Discovery and Validation of Novel Targets for Safe and Effective Treatment of Pain
Overview
The Research Need
Pain is a major factor in many acute and chronic conditions, but only a small number of new therapeutics for pain advance from Phase 1 clinical trials to approval by the U.S. Food and Drug Administration. There is an urgent need for innovative approaches to find and validate new biological targets for treating pain.
About the Program
This program seeks to accelerate the scientific discovery and validation of treatment targets for acute and chronic pain conditions in order to reduce reliance on opioid medications and speed the development of effective pain medications that have little or no abuse liability.
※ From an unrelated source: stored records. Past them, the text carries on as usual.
`flow/design.v`:
```
`timescale 1ns / 1ps
module decode_to_execute_pipe_register(
	input clk, reset,
	input RegDstIn, ALUSrcIn, MemtoRegIn, RegWriteIn, MemReadIn, MemWriteIn, BranchIn, ALUOp1In, ALUOp0In,
	output reg RegDstOut, ALUSrcOut, MemtoRegOut, RegWriteOut, MemReadOut, MemWriteOut, BranchOut, ALUOp1Out, ALUOp0Out,
	input [31:0] npc, readdat1, readdat2, signext_out,
	input [4:0] instr_2016, instr_1511,
	output reg [31:0] npcout, rdata1out, rdata2out, s_extendout,
	output reg [4:0] instrout_2016, instrout_1511);
	always @(posedge clk)
	begin
		if(reset == 1)
		begin
			RegDstOut <= 0;
			ALUSrcOut <= 0;
			MemtoRegOut <= 0;
			RegWriteOut <= 0;
			MemReadOut <= 0;
			MemWriteOut <= 0;
			BranchOut <= 0;
			ALUOp1Out <= 0;
			ALUOp0Out <= 0;
			npcout <= 0;
			rdata1out <= 0;
			rdata2out <= 0;
			s_extendout <= 0;
			instrout_2016 <= 0;
			instrout_1511 <= 0;
		end
		else
		begin
			RegDstOut <= RegDstIn;
			ALUSrcOut <= ALUSrcIn;
			MemtoRegOut <= MemtoRegIn;
			RegWriteOut <= RegWriteIn;
			MemReadOut <= MemReadIn;
			MemWriteOut <= MemWriteIn;
			BranchOut <= BranchIn;
			ALUOp1Out <= ALUOp1In;
			ALUOp0Out <= ALUOp0In;
			npcout <= npc;
			rdata1out <= readdat1;
			rdata2out <= readdat2;
			s_extendout <= signext_out;
			instrout_2016 <= instr_2016;
			instrout_1511 <= instr_1511;
		end
	end
endmodule
```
This research enables basic discovery of biological targets in the peripheral and central nervous systems, as well as in the immune and other body systems involved in detecting and transmitting painful signals across diseases. This research also explores understudied genes and proteins (the druggable genome and proteome) associated with pain, pain perception, and opioid use disorder that might serve as markers or targets for treatment.
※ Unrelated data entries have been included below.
`timescale 1ns / 1ps
module mux2_1(sel , a, b, out);
	input sel;
	input [31:0]  a, b;
	output reg [31:0] out;
	always @(sel, a, b)
	begin
		if(sel == 0)
			out <= a;			 
		else
			out <= b;
	end
endmodule
`timescale 1ns / 1ps
module mux_2_1_5_bit(sel, a, b, out);
	input sel;
	input [4:0]  a, b;
	output reg [4:0] out;
	always @(sel, a, b)
	begin
		if(sel == 0)
			out <= a;			 
		else
			out <= b;
	end
endmodule
`timescale 1ns / 1ps
module shift_left_2(in, out);
	input [31:0] in;
	output [31:0] out;
	assign out = in << 2;
endmodule
--- flow/run.sh ---
#!/bin/bash
# OpenROAD 26Q1-2900-gdf79404cd8, Yosys 0.63+post, stock flow scripts
make -C /OpenROAD-flow-scripts/flow DESIGN_CONFIG=/design/flow/config.mk WORK_HOME=/design/flow/orfs finish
The program conducts rigorous validation of identified pain targets to ensure they have minimal side effects and little to no abuse or addiction liability. Validation approaches include use of knockout animals or human tissue, as well as reproduction of experiments by an independent laboratory. Research in the program also identifies and validates small molecules and biologics such as antibodies and cell-based therapies that could lead to translational research to develop pain therapeutics.
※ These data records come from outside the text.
==> design/flow/design.v <==
`timescale 1ns/1ps
module fulladder(Cout,S,A,B,Cin);
	input A;
	input B;
	input Cin;
	output S;
	output Cout;
	wire w1;
	wire w2;
	wire w3;
	xor gate1 (S,A,B,Cin);
	or gate2 (w1,A,B);
	and gate3 (w2,A,B);
	and gate4 (w3,Cin,w1);
	or gate5 (Cout,w2,w3);
endmodule
`timescale 1ns/1ps
module fourbitSubtractor(D,Bout,A,B,Cin);
	input [3:0]A;
	input [3:0]B;
	input Cin;
	output [3:0]D;
	output Bout;
	wire w1;
	wire w2;
	wire w3;
	wire nw0;
	wire nw1;
	wire nw2;
	wire nw3;
	not n1(nw0,B[0]);
	fulladder UNIT1 (w1,D[0],A[0],nw0,Cin);
	not n2(nw1,B[1]);
	fulladder UNIT2 (w2,D[1],A[1],nw1,w1);
	not n3(nw2,B[2]);
	fulladder UNIT3 (w3,D[2],A[2],nw2,w2);
	not n4(nw3,B[3]);
	fulladder UNIT4 (Bout,D[3],A[3],nw3,w3);
endmodule
==> design/flow/run.sh <==
#!/bin/bash
# OpenROAD 26Q1-2900-gdf79404cd8, Yosys 0.63+post, stock flow scripts
make -C /OpenROAD-flow-scripts/flow DESIGN_CONFIG=/design/flow/config.mk WORK_HOME=/design/flow/orfs finish
==> design/flow/config.mk <==
export PLATFORM = sky130hd
export DESIGN_NAME = fourbitSubtractor
export DESIGN_NICKNAME = fourbitSubtractor
export VERILOG_FILES = /design/flow/design.v
export SDC_FILE = /design/flow/constraint.sdc
export NUM_CORES = 4
export LEC_CHECK = 1
export CORE_AREA = 10 10 70 70
export DIE_AREA = 0 0 80 80
==> design/flow/constraint.sdc <==
current_design fourbitSubtractor

set clk_period 2.0
set clk_io_pct 0.2

create_clock -name clk0 -period $clk_period

set non_clock_inputs [all_inputs -no_clocks]
set_input_delay [expr $clk_period * $clk_io_pct] -clock clk0 $non_clock_inputs
set_output_delay [expr $clk_period * $clk_io_pct] -clock clk0 [all_outputs]
==> reports/metrics.csv <==
stage,metric,value,unit
global_routing,antenna_found_initial,0,
synth,largest_area_cell,fa_1,
synth,top_cells_by_area,"fa_1 57%, buf_4 21%, inv_1 21%",
pwr,intPower,0.0364,mW
finish,fin_cells,72,
outcome,violations,negative setup slack,
setup_path,slowest_stage,fa_2,
synth,synth-seq-area-share,0,
die,fp-utilization,0.0410,
setup_path,required,1.60,ns
pwr,power_switching,0.0203,mW
finish,seq_cells,0,
finish,post-route-util,0.0839,
setup_path,endpoint_kind,output pin,
setup_path,crit_chain,"buf_6, inv_2, fa_2, fa_2, inv_2, fa_2, fa_2, buf_2",
setup_path,cp.arrival,2.01,ns
flow_run,max-cap-violations,0,
final_timing,setup_ws,-0.405,ns
clocking,hold_buffers,0,
global_routing,grt_pass1_wl,676,µm
pwr,power_frac_seq,0,
pwr,power_frac_comb,1.000,
route,wl,506,µm
setup_path,cp_top_family,adder cells,
pwr,swShare,0.358,
min_path,hold_class,input pin to output pin,
final_timing,fin_hold_ws,1.36,ns
synth,syn_inst,16,
outcome,outcome,finished with violations,
final_timing,setup-violations-final,3,
synth,syn-cell-area,140,µm²
setup_path,critPathLaunchType,input pin,
pwr,cellLeakagePower,0.124,nW
die,die-area,6400,µm²
pwr,power_frac_clock,0,
finish,area_delta_synth_final,104,%
placed_design,gp_congestion,0.661,
finish,flop_area,0,µm²
finish,comb_area,90.1,µm²
final_timing,period_used_share,1.20,
setup_path,worst-path-max-fanout,1,
flow_run,warnings,35,
placed_design,dp_cells,72,
die,io_pins,14,
final_timing,maxSlewViolCount,0,
route,drt_pass1_iterations,2,
placed_design,port_buffers,14,
final_timing,max_freq,416,MHz
die,die_w,80,µm
pwr,power_density,198,nW/µm²
die,die_h,80,µm
placed_design,dpl_worst_slack,-1.18,ns
global_routing,grt_usage,0.0144,
synth,ys_warn_count,0,
synth,yosys_cells,16,
final_timing,rsz0062_at_grt,yes,
synth,yosysTopAreaCellShare,0.571,
setup_path,cp_common_cell,fa_2,
final_timing,hold_violations,0,
route,wire_per_inst,7.03,µm
setup_path,crit_buf_inv,4,
final_timing,period_needed,2.41,ns
setup_path,max_stage_delay,0.42,ns
synth,yosys_area,140,µm²
pwr,worst_ir_drop_vdd,0.0239,mV
pwr,total_power,0.0568,mW
finish,clock_buffers,0,
finish,drive_gt1_frac,0.577,
route,vias_per_cell,1.57,
route,vias,113,
route,drt_iter0_markers,1,
global_routing,grt_pass1_vias,104,
finish,mostFrequentLayoutCells,"6 x buf_2, 5 x clkdlybuf4s50_1, 4 x inv_2, 4 x inv_1, 4 x fa_2",
final_timing,timing.slew.headroom,0.935,
setup_path,path_class,input pin to output pin,
synth,postSynthAreaPerCell,8.76,µm²
final_timing,worst_pin_slew,0.0968,ns
die,rows,21,
die,coreArea,3420,µm²
route,drc,0,
synth,ys_types,3,
global_routing,grt-ovfl-total,0,
route,n_antenna_cell,0,
finish,lay_top_count,buf_2,
finish,fillers,411,
global_routing,grt_start_max_net_pins,2,
route,ant_nets,0,
-- what timing repair did --
item / 4_1_cts / 5_1_grt
endpoints found under the setup margin: 5 / 3
buffers inserted: 0 / 0
resized: 30 / 0
pin swaps: 4 / 0
-- stage by stage --
stage | setup TNS [ns] | area [µm²]
2_1_floorplan | -0.450 | 148
3_3_place_gp | -4.05 | 315
3_5_place_dp | -4.07 | 315
4_1_cts | -0.811 | 287
5_1_grt | -0.917 | 287
6_report | -0.773 | 287
-- layer usage --
layer | track usage | vias to the layer above | routed length [µm]
met4 | 0 | 0 | 0
li1 | - | 56 | -
met5 | 0 | - | 0
met2 | 0.0209 | 9 | 205
met3 | 0.0102 | 0 | 92
met1 | 0.0180 | 48 | 208
-- cell type report --
class | instances | area share
Tap cell | 46 | 0.201
Multi-Input combinational cell | 4 | 0.314
Inverter | 8 | 0.105
Timing Repair Buffer | 14 | 0.380
-- logic make-up (layout without fill, tap and decap cells) --
| kind of cell | Yosys count | after routing | share of synthesized area |
|---|---|---|---|
| adders and majority gates | 4 | 4 | 0.571 |
| buffers and inverters | 12 | 22 | 0.429 |
-- worst paths after layout --
check	slack (ns)	depth (start not counted)	end	start
worst max-delay path	-0.41	8	D[3]	Cin
worst min-delay path	1.36	4	D[1]	B[1]
-- power by group through the flow --
stage | logic [mW] | clock network [mW] | registers [mW]
6_report | 0.0568 | 0 | 0
5_1_grt | 0.0674 | 0 | 0
4_1_cts | 0.0592 | 0 | 0
-- synthesized netlist by cell type, drive strengths merged --
master,instances
buf,4
fa,4
inv,8
-- tightest hold or removal path, cell delays in order --
cell,delay (ns)
dlygate4sd2_1,0.23
fa_2,0.20
inv_1,0.03
buf_2,0.10
Power figures rest on the tool's default switching activity, not on a simulated workload.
Within this program, the Program to Reveal and Evaluate Cells-to-Gene Information that Specify Intricacies, Origins, and the Nature of Human Pain (PRECISION Human Pain) network will capitalize on recent technological advances to understand the cellular and molecular characteristics of human tissues involved in pain processing. This information will be used to validate human therapeutic targets using a variety of cellular assay systems and reproducibility testing in multiple laboratories. This cutting-edge research approach will enable future translational research and the development of non-addictive pain therapies for human pain conditions.
Upcoming Events
HEAL Pain Partnering Meeting - October 4 – 5, 2023
Program Details
To date, through the Helping to End Addiction Long-term® Initiative, or NIH HEAL Initiative®, NIH has funded 47 awards for this program, totaling $90.3 million.